Description of the task -
Once you find the line with "violations | 0 (unchanged) |" in the entries below, return exactly every line from it through the line with "[run 2: where the power goes]".

Data under study -
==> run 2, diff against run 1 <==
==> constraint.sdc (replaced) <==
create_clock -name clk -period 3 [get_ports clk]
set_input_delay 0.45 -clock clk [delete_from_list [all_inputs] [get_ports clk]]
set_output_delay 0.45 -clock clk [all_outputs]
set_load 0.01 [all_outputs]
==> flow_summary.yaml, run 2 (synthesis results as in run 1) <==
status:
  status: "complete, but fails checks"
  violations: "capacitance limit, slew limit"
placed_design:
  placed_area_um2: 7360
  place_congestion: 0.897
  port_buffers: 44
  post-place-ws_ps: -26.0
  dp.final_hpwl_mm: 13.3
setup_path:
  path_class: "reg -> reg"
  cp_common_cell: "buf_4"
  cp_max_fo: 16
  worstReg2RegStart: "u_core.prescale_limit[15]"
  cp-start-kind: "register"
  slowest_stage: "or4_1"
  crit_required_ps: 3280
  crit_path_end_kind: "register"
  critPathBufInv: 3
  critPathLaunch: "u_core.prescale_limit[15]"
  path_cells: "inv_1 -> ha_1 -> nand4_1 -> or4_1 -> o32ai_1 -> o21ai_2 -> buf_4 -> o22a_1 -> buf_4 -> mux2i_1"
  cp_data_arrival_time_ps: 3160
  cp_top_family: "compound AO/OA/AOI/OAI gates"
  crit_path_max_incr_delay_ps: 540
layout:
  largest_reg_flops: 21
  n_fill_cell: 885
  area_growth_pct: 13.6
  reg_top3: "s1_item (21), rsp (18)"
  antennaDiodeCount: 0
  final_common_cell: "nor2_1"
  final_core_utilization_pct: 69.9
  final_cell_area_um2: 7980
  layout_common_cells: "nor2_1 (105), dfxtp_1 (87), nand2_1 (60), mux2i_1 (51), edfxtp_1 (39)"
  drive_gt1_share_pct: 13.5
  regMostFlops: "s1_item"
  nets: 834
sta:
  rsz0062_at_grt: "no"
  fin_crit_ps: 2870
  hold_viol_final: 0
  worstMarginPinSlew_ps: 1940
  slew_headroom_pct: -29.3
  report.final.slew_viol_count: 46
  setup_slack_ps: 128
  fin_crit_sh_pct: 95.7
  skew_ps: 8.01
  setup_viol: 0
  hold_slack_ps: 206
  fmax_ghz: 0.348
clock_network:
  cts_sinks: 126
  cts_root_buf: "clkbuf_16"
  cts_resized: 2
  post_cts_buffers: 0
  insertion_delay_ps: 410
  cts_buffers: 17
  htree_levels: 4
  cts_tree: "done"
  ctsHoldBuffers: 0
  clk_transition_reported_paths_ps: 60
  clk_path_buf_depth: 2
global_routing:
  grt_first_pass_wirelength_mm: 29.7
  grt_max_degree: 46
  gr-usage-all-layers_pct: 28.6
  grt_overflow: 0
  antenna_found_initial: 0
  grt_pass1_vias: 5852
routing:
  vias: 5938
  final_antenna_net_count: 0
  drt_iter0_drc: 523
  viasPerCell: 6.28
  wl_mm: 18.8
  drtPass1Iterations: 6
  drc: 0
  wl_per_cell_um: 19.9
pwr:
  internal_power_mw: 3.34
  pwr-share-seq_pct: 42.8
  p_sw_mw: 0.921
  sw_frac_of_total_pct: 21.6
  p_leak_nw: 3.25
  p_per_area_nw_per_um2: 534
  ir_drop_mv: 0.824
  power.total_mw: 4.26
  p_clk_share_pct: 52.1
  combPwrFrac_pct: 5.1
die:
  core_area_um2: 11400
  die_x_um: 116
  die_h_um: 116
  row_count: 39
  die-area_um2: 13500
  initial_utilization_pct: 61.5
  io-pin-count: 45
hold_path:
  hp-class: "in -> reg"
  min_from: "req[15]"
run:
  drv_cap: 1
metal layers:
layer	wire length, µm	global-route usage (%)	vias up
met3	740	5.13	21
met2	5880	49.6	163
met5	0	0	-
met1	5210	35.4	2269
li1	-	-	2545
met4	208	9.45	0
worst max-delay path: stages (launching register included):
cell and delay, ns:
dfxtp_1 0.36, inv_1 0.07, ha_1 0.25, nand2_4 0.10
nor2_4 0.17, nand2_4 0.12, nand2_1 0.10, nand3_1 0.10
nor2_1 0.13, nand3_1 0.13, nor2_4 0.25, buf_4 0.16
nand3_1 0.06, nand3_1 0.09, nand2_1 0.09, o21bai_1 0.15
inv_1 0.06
<file path="config.mk">
export PLATFORM = sky130hd
export DESIGN_NAME = olst_pick
export DESIGN_NICKNAME = d
export VERILOG_FILES = /design/src/hdl/olst_pkg.sv /design/src/hdl/olst_pick.sv
export SDC_FILE = /design/constraint.sdc
export NUM_CORES = 1
export LEC_CHECK = 0
export BUFFER_PORTS_ARGS = -buffer_cell sky130_fd_sc_hd__buf_2
export CAP_MARGIN = 20
export CELL_PAD_IN_SITES_DETAIL_PLACEMENT = 1
export CELL_PAD_IN_SITES_GLOBAL_PLACEMENT = 2
export CORE_UTILIZATION = 22
export DETAILED_ROUTE_END_ITERATION = 8
export GPL_TIMING_DRIVEN = 0
export PLACE_DENSITY_LB_ADDON = 0.12
export REMOVE_ABC_BUFFERS = 1
export SYNTH_ARGS = -nofsm -noshare
export SYNTH_HDL_FRONTEND = slang
export SYNTH_SLANG_ARGS = --single-unit
</file>
<file path="constraint.sdc">
create_clock -name vclk -period 3.2
set_input_delay 0.16 -clock vclk [all_inputs]
set_output_delay 0.16 -clock vclk [all_outputs]
set_load 0.02 [all_outputs]
</file>
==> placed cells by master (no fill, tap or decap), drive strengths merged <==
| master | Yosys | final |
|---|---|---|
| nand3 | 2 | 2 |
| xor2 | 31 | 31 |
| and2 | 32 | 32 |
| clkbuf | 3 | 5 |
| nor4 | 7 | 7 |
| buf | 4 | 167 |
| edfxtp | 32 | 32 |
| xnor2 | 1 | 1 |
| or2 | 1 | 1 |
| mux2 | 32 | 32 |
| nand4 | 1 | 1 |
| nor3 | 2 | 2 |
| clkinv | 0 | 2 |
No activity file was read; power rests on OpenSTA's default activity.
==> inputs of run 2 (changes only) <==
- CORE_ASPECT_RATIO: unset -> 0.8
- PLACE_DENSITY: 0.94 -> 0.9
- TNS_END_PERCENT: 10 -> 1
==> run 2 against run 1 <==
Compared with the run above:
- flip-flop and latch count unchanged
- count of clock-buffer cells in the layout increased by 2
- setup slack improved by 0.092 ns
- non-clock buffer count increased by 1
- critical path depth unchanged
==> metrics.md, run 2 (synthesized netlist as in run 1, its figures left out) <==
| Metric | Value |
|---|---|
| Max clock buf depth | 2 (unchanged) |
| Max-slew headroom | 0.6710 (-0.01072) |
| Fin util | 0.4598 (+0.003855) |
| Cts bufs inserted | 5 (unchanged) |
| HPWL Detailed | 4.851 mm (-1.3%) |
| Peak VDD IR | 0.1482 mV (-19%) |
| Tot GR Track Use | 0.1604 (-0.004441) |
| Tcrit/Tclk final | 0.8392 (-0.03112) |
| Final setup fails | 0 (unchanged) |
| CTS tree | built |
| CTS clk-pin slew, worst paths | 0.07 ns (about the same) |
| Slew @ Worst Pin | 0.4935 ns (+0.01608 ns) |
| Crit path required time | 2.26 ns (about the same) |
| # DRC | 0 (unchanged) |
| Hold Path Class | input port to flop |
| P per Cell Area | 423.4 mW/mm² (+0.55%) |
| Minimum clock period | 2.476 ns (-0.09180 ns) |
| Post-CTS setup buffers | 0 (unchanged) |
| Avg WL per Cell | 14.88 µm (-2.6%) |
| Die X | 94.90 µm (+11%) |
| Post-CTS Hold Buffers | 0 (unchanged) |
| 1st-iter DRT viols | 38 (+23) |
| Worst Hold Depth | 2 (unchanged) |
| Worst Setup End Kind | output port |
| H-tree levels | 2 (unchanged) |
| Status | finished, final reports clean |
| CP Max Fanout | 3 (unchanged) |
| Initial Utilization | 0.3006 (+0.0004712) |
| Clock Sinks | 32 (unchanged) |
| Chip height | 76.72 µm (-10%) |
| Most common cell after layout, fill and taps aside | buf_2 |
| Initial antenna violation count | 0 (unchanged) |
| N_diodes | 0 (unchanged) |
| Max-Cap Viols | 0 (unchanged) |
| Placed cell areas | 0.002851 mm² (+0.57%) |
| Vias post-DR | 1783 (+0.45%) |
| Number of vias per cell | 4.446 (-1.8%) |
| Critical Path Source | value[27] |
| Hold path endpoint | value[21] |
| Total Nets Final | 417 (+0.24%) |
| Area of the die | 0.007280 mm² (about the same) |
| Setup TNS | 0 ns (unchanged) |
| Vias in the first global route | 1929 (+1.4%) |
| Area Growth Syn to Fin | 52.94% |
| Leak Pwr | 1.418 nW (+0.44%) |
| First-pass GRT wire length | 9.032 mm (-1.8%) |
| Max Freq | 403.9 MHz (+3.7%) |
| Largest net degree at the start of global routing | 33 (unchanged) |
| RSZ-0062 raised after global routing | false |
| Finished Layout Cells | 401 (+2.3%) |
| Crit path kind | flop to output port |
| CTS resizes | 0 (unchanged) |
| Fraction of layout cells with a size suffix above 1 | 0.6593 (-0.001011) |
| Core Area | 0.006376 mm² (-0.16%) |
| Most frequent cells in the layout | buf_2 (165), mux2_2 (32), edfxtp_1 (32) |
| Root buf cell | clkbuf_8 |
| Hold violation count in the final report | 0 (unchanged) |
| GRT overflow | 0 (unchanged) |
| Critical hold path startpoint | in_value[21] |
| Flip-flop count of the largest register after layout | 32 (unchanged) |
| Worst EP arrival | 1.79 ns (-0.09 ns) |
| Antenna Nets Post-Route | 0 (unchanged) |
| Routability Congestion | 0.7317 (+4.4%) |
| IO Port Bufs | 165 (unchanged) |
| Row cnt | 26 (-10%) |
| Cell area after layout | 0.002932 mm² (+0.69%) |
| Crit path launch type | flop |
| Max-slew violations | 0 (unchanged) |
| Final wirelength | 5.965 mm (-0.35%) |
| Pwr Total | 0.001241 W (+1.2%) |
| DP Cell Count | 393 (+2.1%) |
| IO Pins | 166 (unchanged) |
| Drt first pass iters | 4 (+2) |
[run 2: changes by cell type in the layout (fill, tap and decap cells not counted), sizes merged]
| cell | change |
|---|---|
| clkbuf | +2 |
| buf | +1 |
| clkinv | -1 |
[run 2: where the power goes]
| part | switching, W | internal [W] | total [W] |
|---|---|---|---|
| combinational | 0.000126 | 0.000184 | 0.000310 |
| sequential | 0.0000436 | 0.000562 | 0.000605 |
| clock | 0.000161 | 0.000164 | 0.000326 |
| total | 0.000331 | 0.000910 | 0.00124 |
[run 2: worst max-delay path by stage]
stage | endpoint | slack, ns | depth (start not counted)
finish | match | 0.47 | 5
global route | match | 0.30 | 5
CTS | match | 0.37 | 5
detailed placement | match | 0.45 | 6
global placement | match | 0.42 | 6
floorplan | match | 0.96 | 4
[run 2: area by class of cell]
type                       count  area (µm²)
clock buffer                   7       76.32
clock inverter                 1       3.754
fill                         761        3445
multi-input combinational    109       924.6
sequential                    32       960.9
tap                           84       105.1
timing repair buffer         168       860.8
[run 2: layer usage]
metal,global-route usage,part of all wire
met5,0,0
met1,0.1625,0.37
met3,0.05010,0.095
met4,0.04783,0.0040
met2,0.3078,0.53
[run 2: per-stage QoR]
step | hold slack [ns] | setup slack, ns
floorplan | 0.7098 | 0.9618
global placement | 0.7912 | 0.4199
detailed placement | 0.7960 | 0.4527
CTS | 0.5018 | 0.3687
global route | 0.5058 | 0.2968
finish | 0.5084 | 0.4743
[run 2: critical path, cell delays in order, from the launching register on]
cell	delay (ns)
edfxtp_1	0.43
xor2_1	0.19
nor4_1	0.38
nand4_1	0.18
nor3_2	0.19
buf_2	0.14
$ cat src/hw/rtl/ihc_pkg.sv
`timescale 1ns / 1ps
// ----------------------------------------------------------------------------
// IPv4 header check package
// Shared item types, codes and constants of the IPv4 header check block.
// ----------------------------------------------------------------------------
package ihc_pkg;

    localparam int IP_HDR_BYTES = 20;
    localparam int FIFO_DEPTH   = 2;

    localparam logic [7:0]  VER_IHL_IPV4  = 8'h45;
    localparam logic [7:0]  FLAG_DF       = 8'h40;
    localparam logic [15:0] CSUM_GOOD     = 16'hFFFF;
    localparam logic [15:0] LEN_MAX       = 16'hFFFF;

    localparam logic [7:0] PROTO_ICMP = 8'd1;
    localparam logic [7:0] PROTO_TCP  = 8'd6;
    localparam logic [7:0] PROTO_UDP  = 8'd17;

    localparam logic [2:0] DROP_NONE     = 3'd0;
    localparam logic [2:0] DROP_HEADER   = 3'd1;
    localparam logic [2:0] DROP_LENGTH   = 3'd2;
    localparam logic [2:0] DROP_CHECKSUM = 3'd3;
    localparam logic [2:0] DROP_FRAGMENT = 3'd4;
    localparam logic [2:0] DROP_PROTOCOL = 3'd5;

    localparam logic [1:0] CLASS_ICMP  = 2'd0;
    localparam logic [1:0] CLASS_UDP   = 2'd1;
    localparam logic [1:0] CLASS_TCP   = 2'd2;
    localparam logic [1:0] CLASS_OTHER = 2'd3;

    typedef struct packed {
        logic [7:0] frame_byte;
        logic       last_byte;
    } in_item_t;

    typedef struct packed {
        logic        accepted;
        logic [2:0]  drop_reason;
        logic [1:0]  proto_class;
        logic [7:0]  protocol_number;
        logic [15:0] ip_total_length;
        logic [15:0] received_length;
        logic [31:0] source_address;
        logic [31:0] dest_address;
        logic [31:0] icmp_count;
    } out_item_t;

    typedef struct packed {
        logic [15:0] rx_length;
        logic [7:0]  ver_ihl;
        logic [15:0] total_length;
        logic [7:0]  flags_hi;
        logic [7:0]  frag_lo;
        logic [7:0]  protocol;
        logic [31:0] src_addr;
        logic [31:0] dst_addr;
        logic        csum_ok;
    } summary_t;

    typedef struct packed {
        logic full;
        logic empty;
    } fifo_status_t;

endpackage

Answer section -
| Max-slew violations | 0 (unchanged) |
| Final wirelength | 5.965 mm (-0.35%) |
| Pwr Total | 0.001241 W (+1.2%) |
| DP Cell Count | 393 (+2.1%) |
| IO Pins | 166 (unchanged) |
| Drt first pass iters | 4 (+2) |
[run 2: changes by cell type in the layout (fill, tap and decap cells not counted), sizes merged]
| cell | change |
|---|---|
| clkbuf | +2 |
| buf | +1 |
| clkinv | -1 |
[run 2: where the power goes]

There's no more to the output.